Assume $\nu$ unknown:
* Version 1: $a=a_{\text{opt}}$ in both updating of $(\mu,\Sigma)$ and $\nu$.
* Version 2: $a=a_{\text{opt}}$ for updating $(\mu,\Sigma)$ and taking the observed data as complete data for updating $\nu$.
Conclusion in Meng and van Dyk (1997): Version 1 is $8 \sim 12$ faster than EM=ECM or ECME. Version 2 is only slightly more efficient than Version 1
## Generalizations of EM - handle difficulties in E step
### Monte Carlo EM (MCEM)
* [Wei and Tanner (1990)](https://scholar.google.com/scholar?hl=en&as_sdt=0%2C5&q=A+Monte+Carlo+implementation+of+the+EM+algorithm+and+the+poor+man’s+data+augmentation+algorithms&btnG=).
* Hard to calculate $Q$ function? Simulate!
\begin{eqnarray*}
Q(\theta \mid \theta^{(t)}) \approx \frac 1m \sum_{j=1}^m \ln f(\mathbf{y}, \mathbf{z}_j \mid \theta),
\end{eqnarray*}
where $\mathbf{z}_j$ are iid from conditional distribution of missing data given $\mathbf{y}$ and previous iterate $\theta^{(t)}$.
* Ascent property may be lost due to Monte Carlo errors.
* Example: capture-recapture model, generalized linear mixed model (GLMM).
### Stochastic EM (SEM) and Simulated Annealing EM (SAEM)
SEM
* Celeux and Diebolt (1985).
* Same as MCEM with $m=1$. A single draw of missing data $\mathbf{z}$ from the conditional distribution.
* $\theta^{(t)}$ forms a Markov chain which converges to a stationary distribution.

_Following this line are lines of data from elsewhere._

[src/rtl/uart_rx_os.sv]
// Purpose : 16x oversampling UART receiver (5..9 data bits, optional parity, 1/2 stop bits)
//           with 3-sample majority vote, parity/framing flags, overrun and break pulses.
// Latency : word presented 1 clock after the mid-point (tick 9) decision of the final stop bit.
// Backpressure: valid/ready; a word committed while storage is full is dropped and o_overrun pulses.
//
// Optional feature macro: UART_RX_FIFO_EN -- replaces the single holding register with a
// FIFO_DEPTH-entry FIFO whose head drives o_data and the flags.
//
// Ports:
//   i_clk_sys, i_rst_n (async, active-low)  clock / reset
//   i_uart_rx                               asynchronous serial line, idle high
//   o_data, o_parity_err, o_frame_err       received word and its flags
//   o_valid / i_ready                       output handshake
//   o_overrun, o_break                      one-cycle event pulses
//   o_busy                                  receiver FSM outside IDLE
module uart_rx_os #(
    parameter int CLK_FRE     = 50,
    parameter int BAUD_RATE   = 115200,
    parameter int DATA_WIDTH  = 8,
    parameter int PARITY_ON   = 0,
    parameter int PARITY_TYPE = 0,
    parameter int STOP_BITS   = 1,
    parameter int FIFO_DEPTH  = 4
) (
    input  logic                  i_clk_sys,
    input  logic                  i_rst_n,
    input  logic                  i_uart_rx,
    output logic [DATA_WIDTH-1:0] o_data,
    output logic                  o_parity_err,
    output logic                  o_frame_err,
    output logic                  o_valid,
    input  logic                  i_ready,
    output logic                  o_overrun,
    output logic                  o_break,
    output logic                  o_busy
);

    localparam int          DIV    = CLK_FRE * 1000000 / (BAUD_RATE * 16);
    localparam logic [15:0] DIV_M1 = 16'(DIV - 1);
    localparam logic        PAR_T  = (PARITY_TYPE != 0);

    if (DATA_WIDTH < 5 || DATA_WIDTH > 9 || STOP_BITS < 1 || STOP_BITS > 2 ||
        FIFO_DEPTH < 2 || FIFO_DEPTH > 16 || DIV < 1) begin : g_bad_cfg
        $error("uart_rx_os: illegal parameter combination");
    end

    typedef enum logic [2:0] {S_IDLE, S_START, S_DATA, S_PARITY, S_STOP} state_t;

    // ---------------------------------------------------------------- input sync
    logic rx_meta, rx_sync, rx_prev;
    logic fall_edge;

    always_ff @(posedge i_clk_sys or negedge i_rst_n) begin
        if (!i_rst_n) begin
            rx_meta <= 1'b1;
            rx_sync <= 1'b1;
            rx_prev <= 1'b1;
        end else begin
            rx_meta <= i_uart_rx;
            rx_sync <= rx_meta;
            rx_prev <= rx_sync;
        end
    end

    assign fall_edge = rx_prev & ~rx_sync;

    // ---------------------------------------------------------------- tick / sample counters
    logic [15:0] div_cnt_q;
    logic [3:0]  samp_cnt_q;
    logic        tick, tick_clr;
    logic        smp0_q, smp1_q, maj;
    logic        bit_mid, bit_end;

    assign tick = (div_cnt_q == DIV_M1);

    // tick_clr re-phases both counters to the start edge so tick 15 lands on the bit boundary
    always_ff @(posedge i_clk_sys or negedge i_rst_n) begin
        if (!i_rst_n) begin
            div_cnt_q  <= '0;
            samp_cnt_q <= '0;
            smp0_q     <= 1'b1;
            smp1_q     <= 1'b1;
        end else if (tick_clr) begin
            div_cnt_q  <= '0;
            samp_cnt_q <= '0;
        end else begin
            div_cnt_q <= tick ? '0 : div_cnt_q + 16'd1;
            if (tick) begin
                samp_cnt_q <= samp_cnt_q + 4'd1;
                if (samp_cnt_q == 4'd7) smp0_q <= rx_sync;
                if (samp_cnt_q == 4'd8) smp1_q <= rx_sync;
            end
        end
    end

    // third capture is the live synchronised value at tick 9
    assign maj     = (smp0_q & smp1_q) | (smp0_q & rx_sync) | (smp1_q & rx_sync);
    assign bit_mid = tick && (samp_cnt_q == 4'd9);
    assign bit_end = tick && (samp_cnt_q == 4'd15);

    // ---------------------------------------------------------------- receive FSM
    state_t                state_q, state_d;
    logic [DATA_WIDTH-1:0] shreg_q, shreg_d;
    logic [3:0]            bit_cnt_q, bit_cnt_d;
    logic                  zero_q, zero_d;      // every bit so far sampled low
    logic                  perr_q, perr_d;
    logic                  ferr_q, ferr_d;
    logic                  stop2_q, stop2_d;    // currently in the second stop bit
    logic                  brk_wait_q, brk_wait_d;
    logic [3:0]            hi_cnt_q;
    logic                  commit, brk_pulse;

    always_ff @(posedge i_clk_sys or negedge i_rst_n) begin
        if (!i_rst_n) begin
            state_q    <= S_IDLE;
            shreg_q    <= '0;
            bit_cnt_q  <= '0;
            zero_q     <= 1'b0;
            perr_q     <= 1'b0;
            ferr_q     <= 1'b0;
            stop2_q    <= 1'b0;
            brk_wait_q <= 1'b0;
        end else begin
            state_q    <= state_d;
            shreg_q    <= shreg_d;
            bit_cnt_q  <= bit_cnt_d;
            zero_q     <= zero_d;
            perr_q     <= perr_d;
            ferr_q     <= ferr_d;
            stop2_q    <= stop2_d;
            brk_wait_q <= brk_wait_d;
        end
    end

    // counts consecutive high ticks while holding off after a break
    always_ff @(posedge i_clk_sys or negedge i_rst_n) begin
        if (!i_rst_n) begin
            hi_cnt_q <= '0;
        end else if (brk_pulse) begin
            hi_cnt_q <= '0;
        end else if (brk_wait_q && tick) begin
            hi_cnt_q <= rx_sync ? hi_cnt_q + 4'd1 : 4'd0;
        end
    end

    always_comb begin
        state_d    = state_q;
        shreg_d    = shreg_q;
        bit_cnt_d  = bit_cnt_q;
        zero_d     = zero_q;
        perr_d     = perr_q;
        ferr_d     = ferr_q;
        stop2_d    = stop2_q;
        brk_wait_d = brk_wait_q;
        tick_clr   = 1'b0;
        commit     = 1'b0;
        brk_pulse  = 1'b0;
        case (state_q)
            S_IDLE: begin
                if (brk_wait_q) begin
                    if (tick && rx_sync && hi_cnt_q == 4'd15) brk_wait_d = 1'b0;
                end else if (fall_edge) begin
                    state_d  = S_START;
                    tick_clr = 1'b1;
                end
            end
            S_START: begin
                if (bit_mid && maj) begin
                    state_d = S_IDLE;           // glitch, not a start bit
                end else if (bit_end) begin
                    state_d   = S_DATA;
                    bit_cnt_d = '0;
                    zero_d    = 1'b1;
                    perr_d    = 1'b0;
                    ferr_d    = 1'b0;
                    stop2_d   = 1'b0;
                end
            end
            S_DATA: begin
                if (bit_mid) begin
                    shreg_d   = {maj, shreg_q[DATA_WIDTH-1:1]};
                    zero_d    = zero_q & ~maj;
                    bit_cnt_d = bit_cnt_q + 4'd1;
                end
                // bit_cnt already advanced at mid-bit, so the last bit ends at DATA_WIDTH
                if (bit_end && bit_cnt_q == 4'(DATA_WIDTH)) begin
                    state_d = (PARITY_ON != 0) ? S_PARITY : S_STOP;
                end
            end
            S_PARITY: begin
                if (bit_mid) begin
                    perr_d = maj ^ (^shreg_q) ^ PAR_T;
                    zero_d = zero_q & ~maj;
                end
                if (bit_end) state_d = S_STOP;
            end
            S_STOP: begin
                if (bit_mid && !stop2_q) begin
                    ferr_d = ~maj;
                    if (zero_q && !maj) begin
                        brk_pulse  = 1'b1;
                        brk_wait_d = 1'b1;
                        state_d    = S_IDLE;
                    end else if (STOP_BITS == 1) begin
                        commit  = 1'b1;
                        state_d = S_IDLE;
                    end
                end else if (bit_mid && stop2_q) begin
                    commit  = 1'b1;             // second stop bit value is ignored
                    state_d = S_IDLE;
                end
                if (bit_end && !stop2_q) stop2_d = 1'b1;
            end
            default: state_d = S_IDLE;
        endcase
    end

    assign o_busy = (state_q != S_IDLE);

    // ---------------------------------------------------------------- event pulses
    logic pop, overrun_d;

    assign pop = o_valid & i_ready;

    always_ff @(posedge i_clk_sys or negedge i_rst_n) begin
        if (!i_rst_n) begin
            o_break   <= 1'b0;
            o_overrun <= 1'b0;
        end else begin
            o_break   <= brk_pulse;
            o_overrun <= overrun_d;
        end
    end

`ifdef UART_RX_FIFO_EN
    // ---------------------------------------------------------------- output FIFO
    localparam int AW = $clog2(FIFO_DEPTH);

    logic [DATA_WIDTH+1:0] mem_q [FIFO_DEPTH];
    logic [AW-1:0]         wr_ptr_q, rd_ptr_q;
    logic [AW:0]           count_q;
    logic                  full, push;

    assign full      = (count_q == (AW + 1)'(FIFO_DEPTH));
    // a pop in the same cycle frees the slot, so a full FIFO can still accept
    assign push      = commit & (~full | pop);
    assign overrun_d = commit & full & ~pop;

    always_ff @(posedge i_clk_sys or negedge i_rst_n) begin
        if (!i_rst_n) begin
            for (int i = 0; i < FIFO_DEPTH; i++) mem_q[i] <= '0;
            wr_ptr_q <= '0;
            rd_ptr_q <= '0;
            count_q  <= '0;
        end else begin
            if (push) begin
                mem_q[wr_ptr_q] <= {perr_q, ferr_d, shreg_q};
                wr_ptr_q        <= wr_ptr_q + 1'b1;
            end
            if (pop) rd_ptr_q <= rd_ptr_q + 1'b1;
            case ({push, pop})
                2'b10:   count_q <= count_q + 1'b1;
                2'b01:   count_q <= count_q - 1'b1;
                default: count_q <= count_q;
            endcase
        end
    end

    assign o_valid      = (count_q != '0);
    assign o_parity_err = mem_q[rd_ptr_q][DATA_WIDTH+1];
    assign o_frame_err  = mem_q[rd_ptr_q][DATA_WIDTH];
    assign o_data       = mem_q[rd_ptr_q][DATA_WIDTH-1:0];
`else
    // ---------------------------------------------------------------- holding register
    assign overrun_d = commit & o_valid & ~i_ready;

    always_ff @(posedge i_clk_sys or negedge i_rst_n) begin
        if (!i_rst_n) begin
            o_data       <= '0;
            o_parity_err <= 1'b0;
            o_frame_err  <= 1'b0;
            o_valid      <= 1'b0;
        end else if (commit && (!o_valid || i_ready)) begin
            o_data       <= shreg_q;
            o_parity_err <= perr_q;
            o_frame_err  <= ferr_d;
            o_valid      <= 1'b1;
        end else if (pop) begin
            o_valid <= 1'b0;
        end
    end
`endif

endmodule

No definite relation between this stationary distribution and the MLE.
* In some specific cases, it can be shown that the stationary distribution concentrates around the MLE with a variance inversely proportional to the sample size.
* Advantage: can escape the attraction to inferior mode/saddle point in some mixture model problems.
SAEM
* Celeux and Deibolt (1989).
* Increase $m$ with the iterations, ending up with an EM algorithm.

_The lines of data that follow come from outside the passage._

===== config.mk =====
export PLATFORM = sky130hd
export DESIGN_NAME = robertsons_share_ctrl
export DESIGN_NICKNAME = d
export VERILOG_FILES = /design/src/rtl/robertsons_pkg.sv /design/src/rtl/robertsons_share_ctrl_rr_arbiter.sv /design/src/rtl/robertsons_share_ctrl.sv
export SDC_FILE = /design/constraint.sdc
export NUM_CORES = 1
export LEC_CHECK = 0
export BUFFER_PORTS_ARGS = -buffer_cell sky130_fd_sc_hd__buf_2
export CORE_AREA = 5 5 84 86
export CTS_CLUSTER_DIAMETER = 120
export DETAILED_ROUTE_END_ITERATION = 10
export DIE_AREA = 0 0 89 91
export GPL_TIMING_DRIVEN = 0
export PLACE_DENSITY_LB_ADDON = 0.15
export SYNTH_ARGS = -nofsm -noshare
export SYNTH_HDL_FRONTEND = slang
export SYNTH_HIERARCHICAL = 1
export SYNTH_SLANG_ARGS = --single-unit

===== constraint.sdc =====
create_clock -name clk -period 2.55 [get_ports clk]
set_clock_uncertainty 0.15 [all_clocks]
set_input_delay 0.765 -clock clk [delete_from_list [all_inputs] [get_ports clk]]
set_output_delay 0.765 -clock clk [all_outputs]
set_load 0.01 [all_outputs]

===== src/rtl/robertsons_pkg.sv =====
// Shared types and defaults for the Robertson's multiplier sharing controller.
package robertsons_pkg;

    localparam int DEF_N_REQ   = 4;
    localparam int DEF_WIDTH   = 8;
    localparam int DEF_TIMEOUT = 32;

    typedef enum logic [1:0] {
        IDLE,
        START,
        WAIT,
        RESP
    } share_state_t;

    // Increment an index with wrap at n.
    function automatic int next_index(input int idx, input int n);
        return (idx + 1 == n) ? 0 : idx + 1;
    endfunction

endpackage


===== src/rtl/robertsons_share_ctrl_rr_arbiter.sv =====
// Combinational round-robin picker: first set request at or after rr_ptr, wrapping.
module rr_arbiter
    import robertsons_pkg::*;
#(
    parameter int N_REQ = DEF_N_REQ,
    parameter int ID_W  = $clog2(N_REQ)
) (
    input  logic [N_REQ-1:0] req,
    input  logic [ID_W-1:0]  rr_ptr,
    output logic [N_REQ-1:0] grant,
    output logic [ID_W-1:0]  grant_id,
    output logic             any
);

    logic [N_REQ-1:0] hi_mask;
    logic [N_REQ-1:0] req_hi;
    logic [N_REQ-1:0] pick;

    genvar gi;
    generate
        for (gi = 0; gi < N_REQ; gi++) begin : g_mask
            assign hi_mask[gi] = (gi >= int'(rr_ptr));
        end
    endgenerate

    // Requests at or above the pointer win; otherwise wrap to the lowest index.
    assign req_hi = req & hi_mask;
    assign pick   = (|req_hi) ? req_hi : req;
    assign any    = |req;

    always_comb begin
        grant_id = '0;
        for (int i = N_REQ - 1; i >= 0; i--) begin
            if (pick[i]) begin
                grant_id = ID_W'(i);
            end
        end
    end

    generate
        for (gi = 0; gi < N_REQ; gi++) begin : g_grant
            assign grant[gi] = any && (int'(grant_id) == gi);
        end
    endgenerate

endmodule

### Data-augmentation (DA) algorithm
* [Tanner and Wong (1987)](https://scholar.google.com/scholar?q=The+calculation+of+posterior+distributions+by+data+augmentation&hl=en&as_sdt=0&as_vis=1&oi=scholart).
* Aim for sampling from $p(\theta|\mathbf{y})$ instead of maximization.
* Idea: incomplete data posterior density is complicated, but the complete-data posterior density is relatively easy to sample.
* Data augmentation algorithm:
* draw $\mathbf{z}^{(t+1)}$ conditional on $(\theta^{(t)},\mathbf{y})$
* draw $\theta^{(t+1)}$ conditional on $(\mathbf{z}^{(t+1)},\mathbf{y})$
* A special case of Gibbs sampler.
* $\theta^{(t)}$ converges to the distribution $p(\theta|\mathbf{y})$ under general conditions.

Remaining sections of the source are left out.